Starting With the Basics
It's important to recognize that while everyone can benefit from some basic mental health training, responding to these types of scenarios isn't the right "fit" for all officers, Watson adds. Part of the CIT model expresses that not everyone will be adept at this type of response, even after they've undergone the training.

"Part of the program is identifying the people who have expressed an interest in responding to these types of calls," Watson explains. "That's not to say everyone shouldn't receive at least some basic skills such as what constitutes a mental health call and how they can manage that call until a CIT officer gets there."

That basic training is what The National Council for Behavioral Health hopes to achieve with their One Mind Campaign. The National Council recently partnered with the International Association of Chiefs of Police in announcing their One Mind Campaign, which calls on all police agencies in the United States to train 100% of their sworn officers and other support staff in "Mental Health First Aid" and train at least 20% of sworn staff in the CIT model.

Bryan V. Gibb, director of public education for the National Council for Behavioral Health, says more than 700,000 individuals have been trained to date and the goal is to make the training as common as CPR. It is an eight-hour, one-day course for law enforcement that includes the basic skills necessary to reach out and provide comfort for someone in a mental health crisis. Gibb says it's focused on deescalating a situation and then referring the individual to the proper channels for professional help. "It utilizes some very basic skills such as patience, a calm voice, and proximity," Gibb explains. "Individuals can be escalated simply because they feel trapped. And oftentimes, individuals may have a fear of the officer's uniform or of loud noises. Sometimes just understanding what these triggers are can help."

Gibb says the foundational element of Mental Health First Aid is a background on what mental health "looks like." It teaches the officers about some of the common ways someone with mental illness might act.
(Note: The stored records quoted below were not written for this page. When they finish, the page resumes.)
--- src/rtl/cfa_pass_sequencer.sv ---
// Multi-pass raster sequencer for the CFA demosaic datapath: issues read addresses and
// Bayer phase per pass, and emits latency-aligned per-channel write strobes.
module cfa_pass_sequencer #(
  parameter int ROW_W      = 11,
  parameter int COL_W      = 11,
  parameter int ADDR_W     = 17,
  parameter int NUM_PASSES = 3,
  parameter int NUM_CH     = 3,
  parameter int PIPE_LAT   = 3
) (
  input  logic                         clk,
  input  logic                         rst,
  input  logic                         start,
  input  logic                         abort,
  input  logic                         stall,
  input  logic [ROW_W-1:0]             row_max,
  input  logic [COL_W-1:0]             col_max,
  input  logic [1:0]                   pattern_sel,
  input  logic [NUM_PASSES*3*NUM_CH-1:0] wen_mask,
  output logic [ADDR_W-1:0]            rd_addr,
  output logic                         rd_valid,
  output logic [ROW_W-1:0]             row,
  output logic [COL_W-1:0]             col,
  output logic [1:0]                   bayer_sym,
  output logic [1:0]                   pass_idx,
  output logic                         pass_start,
  output logic [ADDR_W-1:0]            wr_addr,
  output logic [1:0]                   wr_sym,
  output logic [NUM_CH-1:0]            wr_en,
  output logic                         busy,
  output logic                         done
);

  // state  | meaning
  // S_IDLE | waiting for start, outputs inactive
  // S_SCAN | issuing one pixel per unstalled cycle
  // S_DRAIN| no issue, waiting for the delay pipeline to empty
  typedef enum logic [1:0] {S_IDLE, S_SCAN, S_DRAIN} state_t;

  localparam int MASK_W = NUM_PASSES * 3 * NUM_CH;
  localparam logic [1:0] LAST_PASS = 2'(NUM_PASSES - 1);

  state_t              state_q, state_d;
  logic [ROW_W-1:0]    row_q, row_d, row_max_q, row_max_d;
  logic [COL_W-1:0]    col_q, col_d, col_max_q, col_max_d;
  logic [ADDR_W-1:0]   rd_addr_q, rd_addr_d;
  logic [1:0]          pass_q, pass_d, pat_q, pat_d;
  logic [MASK_W-1:0]   mask_q, mask_d;
  logic                done_q, done_d;

  logic                pv_q [PIPE_LAT];
  logic                pv_d [PIPE_LAT];
  logic [ADDR_W-1:0]   pa_q [PIPE_LAT];
  logic [ADDR_W-1:0]   pa_d [PIPE_LAT];
  logic [1:0]          ps_q [PIPE_LAT];
  logic [1:0]          ps_d [PIPE_LAT];
  logic [1:0]          pp_q [PIPE_LAT];
  logic [1:0]          pp_d [PIPE_LAT];

  logic                issue, last_pix, drain_empty;
  logic [1:0]          sym_cur;
  logic [NUM_CH-1:0]   sel_mask;

  // Abort wins over issue so an aborted cycle never launches a read it cannot complete.
  assign issue    = (state_q == S_SCAN) && !stall && !abort;
  assign last_pix = (row_q == row_max_q) && (col_q == col_max_q);

  // pattern_sel encodes the red site as {row parity, col parity}; green sits on the
  // opposite diagonal parity, blue shares red's diagonal.
  always_comb begin
    sym_cur = 2'b01;
    if ((row_q[0] ^ col_q[0]) == (pat_q[1] ^ pat_q[0])) begin
      sym_cur = (row_q[0] == pat_q[1]) ? 2'b10 : 2'b11;
    end
  end

  // The tail may still hold data: it leaves on this cycle's shift.
  always_comb begin
    drain_empty = 1'b1;
    for (int i = 0; i < PIPE_LAT - 1; i++) begin
      if (pv_q[i]) drain_empty = 1'b0;
    end
  end

  always_comb begin
    state_d   = state_q;
    row_d     = row_q;
    col_d     = col_q;
    rd_addr_d = rd_addr_q;
    pass_d    = pass_q;
    row_max_d = row_max_q;
    col_max_d = col_max_q;
    pat_d     = pat_q;
    mask_d    = mask_q;
    done_d    = 1'b0;
    pv_d      = pv_q;
    pa_d      = pa_q;
    ps_d      = ps_q;
    pp_d      = pp_q;

    if (abort) begin
      state_d   = S_IDLE;
      row_d     = '0;
      col_d     = '0;
      rd_addr_d = '0;
      pass_d    = '0;
      for (int i = 0; i < PIPE_LAT; i++) pv_d[i] = 1'b0;
    end else begin
      if (!stall) begin
        pv_d[0] = issue;
        pa_d[0] = rd_addr_q;
        ps_d[0] = sym_cur;
        pp_d[0] = pass_q;
        for (int i = 1; i < PIPE_LAT; i++) begin
          pv_d[i] = pv_q[i-1];
          pa_d[i] = pa_q[i-1];
          ps_d[i] = ps_q[i-1];
          pp_d[i] = pp_q[i-1];
        end
      end

      case (state_q)
        S_IDLE: begin
          if (start) begin
            state_d   = S_SCAN;
            row_d     = '0;
            col_d     = '0;
            rd_addr_d = '0;
            pass_d    = '0;
            row_max_d = row_max;
            col_max_d = col_max;
            pat_d     = pattern_sel;
            mask_d    = wen_mask;
          end
        end
        S_SCAN: begin
          if (!stall) begin
            rd_addr_d = rd_addr_q + ADDR_W'(1);
            if (col_q == col_max_q) begin
              col_d = '0;
              row_d = row_q + ROW_W'(1);
            end else begin
              col_d = col_q + COL_W'(1);
            end
            if (last_pix) begin
              state_d   = S_DRAIN;
              row_d     = '0;
              col_d     = '0;
              rd_addr_d = '0;
            end
          end
        end
        S_DRAIN: begin
          if (!stall && drain_empty) begin
            if (pass_q != LAST_PASS) begin
              pass_d  = pass_q + 2'd1;
              state_d = S_SCAN;
            end else begin
              pass_d  = '0;
              state_d = S_IDLE;
              done_d  = 1'b1;
            end
          end
        end
        default: state_d = S_IDLE;
      endcase
    end
  end

  always_ff @(posedge clk) begin
    if (rst) begin
      state_q   <= S_IDLE;
      row_q     <= '0;
      col_q     <= '0;
      rd_addr_q <= '0;
      pass_q    <= '0;
      row_max_q <= '0;
      col_max_q <= '0;
      pat_q     <= '0;
      mask_q    <= '0;
      done_q    <= 1'b0;
      for (int i = 0; i < PIPE_LAT; i++) begin
        pv_q[i] <= 1'b0;
        pa_q[i] <= '0;
        ps_q[i] <= '0;
        pp_q[i] <= '0;
      end
    end else begin
      state_q   <= state_d;
      row_q     <= row_d;
      col_q     <= col_d;
      rd_addr_q <= rd_addr_d;
      pass_q    <= pass_d;
      row_max_q <= row_max_d;
      col_max_q <= col_max_d;
      pat_q     <= pat_d;
      mask_q    <= mask_d;
      done_q    <= done_d;
      pv_q      <= pv_d;
      pa_q      <= pa_d;
      ps_q      <= ps_d;
      pp_q      <= pp_d;
    end
  end

  always_comb begin
    sel_mask = '0;
    for (int p = 0; p < NUM_PASSES; p++) begin
      for (int s = 1; s <= 3; s++) begin
        if (pp_q[PIPE_LAT-1] == 2'(p) && ps_q[PIPE_LAT-1] == 2'(s)) begin
          sel_mask = mask_q[(p*3 + s - 1)*NUM_CH +: NUM_CH];
        end
      end
    end
    wr_en = (pv_q[PIPE_LAT-1] && !stall) ? sel_mask : '0;
  end

  assign rd_valid   = issue;
  assign rd_addr    = rd_addr_q;
  assign row        = row_q;
  assign col        = col_q;
  assign bayer_sym  = (state_q == S_SCAN) ? sym_cur : 2'b00;
  assign pass_idx   = pass_q;
  assign pass_start = issue && (row_q == '0) && (col_q == '0);
  assign wr_addr    = pa_q[PIPE_LAT-1];
  assign wr_sym     = ps_q[PIPE_LAT-1];
  assign busy       = (state_q != S_IDLE);
  assign done       = done_q;

endmodule
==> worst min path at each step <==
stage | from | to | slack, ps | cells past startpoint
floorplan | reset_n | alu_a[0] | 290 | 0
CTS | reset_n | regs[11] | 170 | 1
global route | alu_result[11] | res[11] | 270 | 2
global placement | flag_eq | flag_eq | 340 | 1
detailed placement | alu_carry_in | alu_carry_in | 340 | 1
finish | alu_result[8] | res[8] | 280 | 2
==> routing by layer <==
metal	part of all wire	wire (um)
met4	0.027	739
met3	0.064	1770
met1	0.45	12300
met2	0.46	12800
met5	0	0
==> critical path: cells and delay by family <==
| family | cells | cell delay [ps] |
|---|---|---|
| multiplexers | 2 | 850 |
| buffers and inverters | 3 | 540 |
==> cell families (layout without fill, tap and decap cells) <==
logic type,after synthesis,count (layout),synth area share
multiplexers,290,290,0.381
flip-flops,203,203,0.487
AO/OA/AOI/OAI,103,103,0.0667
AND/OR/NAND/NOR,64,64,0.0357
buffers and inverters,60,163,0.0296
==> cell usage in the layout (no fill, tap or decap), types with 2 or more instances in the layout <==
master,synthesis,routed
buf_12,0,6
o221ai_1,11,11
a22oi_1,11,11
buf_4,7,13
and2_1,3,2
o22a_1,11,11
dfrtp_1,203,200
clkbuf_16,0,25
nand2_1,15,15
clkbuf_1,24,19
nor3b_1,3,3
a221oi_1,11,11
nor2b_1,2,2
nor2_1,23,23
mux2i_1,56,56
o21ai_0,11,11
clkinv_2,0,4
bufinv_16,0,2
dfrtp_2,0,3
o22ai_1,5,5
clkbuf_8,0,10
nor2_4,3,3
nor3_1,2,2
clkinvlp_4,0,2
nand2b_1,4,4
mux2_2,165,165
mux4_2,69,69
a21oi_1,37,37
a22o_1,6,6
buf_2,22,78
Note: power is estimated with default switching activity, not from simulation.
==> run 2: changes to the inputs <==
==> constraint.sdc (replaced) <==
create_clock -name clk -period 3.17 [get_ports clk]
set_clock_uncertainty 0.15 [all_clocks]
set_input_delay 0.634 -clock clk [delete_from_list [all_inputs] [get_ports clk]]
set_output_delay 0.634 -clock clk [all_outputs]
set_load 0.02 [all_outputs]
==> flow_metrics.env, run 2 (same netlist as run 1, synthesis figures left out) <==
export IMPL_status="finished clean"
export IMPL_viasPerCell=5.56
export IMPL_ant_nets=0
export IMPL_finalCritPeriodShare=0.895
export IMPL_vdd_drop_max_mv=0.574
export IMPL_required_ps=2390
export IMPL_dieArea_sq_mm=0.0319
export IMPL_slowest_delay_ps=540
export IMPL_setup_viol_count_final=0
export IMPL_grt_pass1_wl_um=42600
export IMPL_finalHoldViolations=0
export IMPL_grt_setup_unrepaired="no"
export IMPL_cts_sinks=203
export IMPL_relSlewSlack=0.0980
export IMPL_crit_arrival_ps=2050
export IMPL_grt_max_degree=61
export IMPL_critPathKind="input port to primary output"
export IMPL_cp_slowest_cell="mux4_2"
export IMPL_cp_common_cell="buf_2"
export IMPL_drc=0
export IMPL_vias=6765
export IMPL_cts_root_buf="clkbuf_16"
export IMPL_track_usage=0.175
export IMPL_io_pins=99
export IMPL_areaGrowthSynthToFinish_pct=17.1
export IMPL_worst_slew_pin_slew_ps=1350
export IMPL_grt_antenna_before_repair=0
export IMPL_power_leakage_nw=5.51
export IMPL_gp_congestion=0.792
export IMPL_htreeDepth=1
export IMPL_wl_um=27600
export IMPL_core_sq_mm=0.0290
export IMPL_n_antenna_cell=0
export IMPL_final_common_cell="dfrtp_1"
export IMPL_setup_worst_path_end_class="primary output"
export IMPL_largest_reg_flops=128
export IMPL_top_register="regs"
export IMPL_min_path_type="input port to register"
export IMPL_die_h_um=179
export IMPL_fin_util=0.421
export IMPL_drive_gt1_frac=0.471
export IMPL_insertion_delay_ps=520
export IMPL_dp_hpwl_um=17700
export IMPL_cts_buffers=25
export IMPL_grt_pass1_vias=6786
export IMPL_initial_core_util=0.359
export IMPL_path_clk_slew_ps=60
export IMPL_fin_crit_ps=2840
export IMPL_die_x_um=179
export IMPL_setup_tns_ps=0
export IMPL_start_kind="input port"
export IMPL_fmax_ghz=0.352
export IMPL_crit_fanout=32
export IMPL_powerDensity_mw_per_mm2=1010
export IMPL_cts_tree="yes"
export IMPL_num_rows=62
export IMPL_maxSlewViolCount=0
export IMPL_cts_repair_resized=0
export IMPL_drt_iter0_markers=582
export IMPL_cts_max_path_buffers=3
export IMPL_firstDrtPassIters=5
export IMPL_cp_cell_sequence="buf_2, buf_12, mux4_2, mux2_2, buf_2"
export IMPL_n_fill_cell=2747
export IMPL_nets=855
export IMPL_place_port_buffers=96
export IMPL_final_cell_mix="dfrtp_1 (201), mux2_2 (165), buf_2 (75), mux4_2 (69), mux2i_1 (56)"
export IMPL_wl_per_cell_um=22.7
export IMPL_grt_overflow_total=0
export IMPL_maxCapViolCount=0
Then it looks at how officers can respond to those situations without escalating the situation. Finally, it takes a look at the stigmas that have been associated with mental illness—some of which may include preconceptions of the responding officers.

"Stigmas reinforce and enable what officers think about individuals with mental illness and in turn affect how they'll respond," Gibb says. "But if we can get officers to understand what mental illness really is, it changes that response."

Gibb says that when officers assume that a person in a mental health crisis is behaving in a certain way, perhaps like a criminal or a dangerous individual, those assumptions lead to a response. But Mental Health First Aid tries to create understanding.

"If the individual is swinging their arms, an officer who comes from a place of understanding might recognize that this individual is not necessarily being aggressive but is being defensive," Gibb explains. "The officer will then understand that by stepping back, they may actually deescalate the situation."

Undoubtedly, it contrasts with the basic training skills that most officers are taught. But that's why it's so important.

Social Worker Skills
Usher says that social workers can play a vital role in ensuring that someone who has suffered a mental health crisis is getting the services they need. Oftentimes these individuals are taken to the emergency department and released in 24 to 48 hours with no follow-up care—and that's when the cycle repeats itself. But an important part of the puzzle is ensuring that these individuals are connected to a long-term solution.

Watson says that social workers are often part of the initial training, as well. She says that when officers and mental health and community care providers, such as social workers, all work together, that's when true solutions are developed.

"I would suggest that social workers get involved by going to their local precinct, attending roll calls, and just letting your local officers know what your agency does," Watson says. "As people begin to work together, that's what can lead to some real change in your community."

— Lindsey Getz is a Royersford, PA-based freelance writer.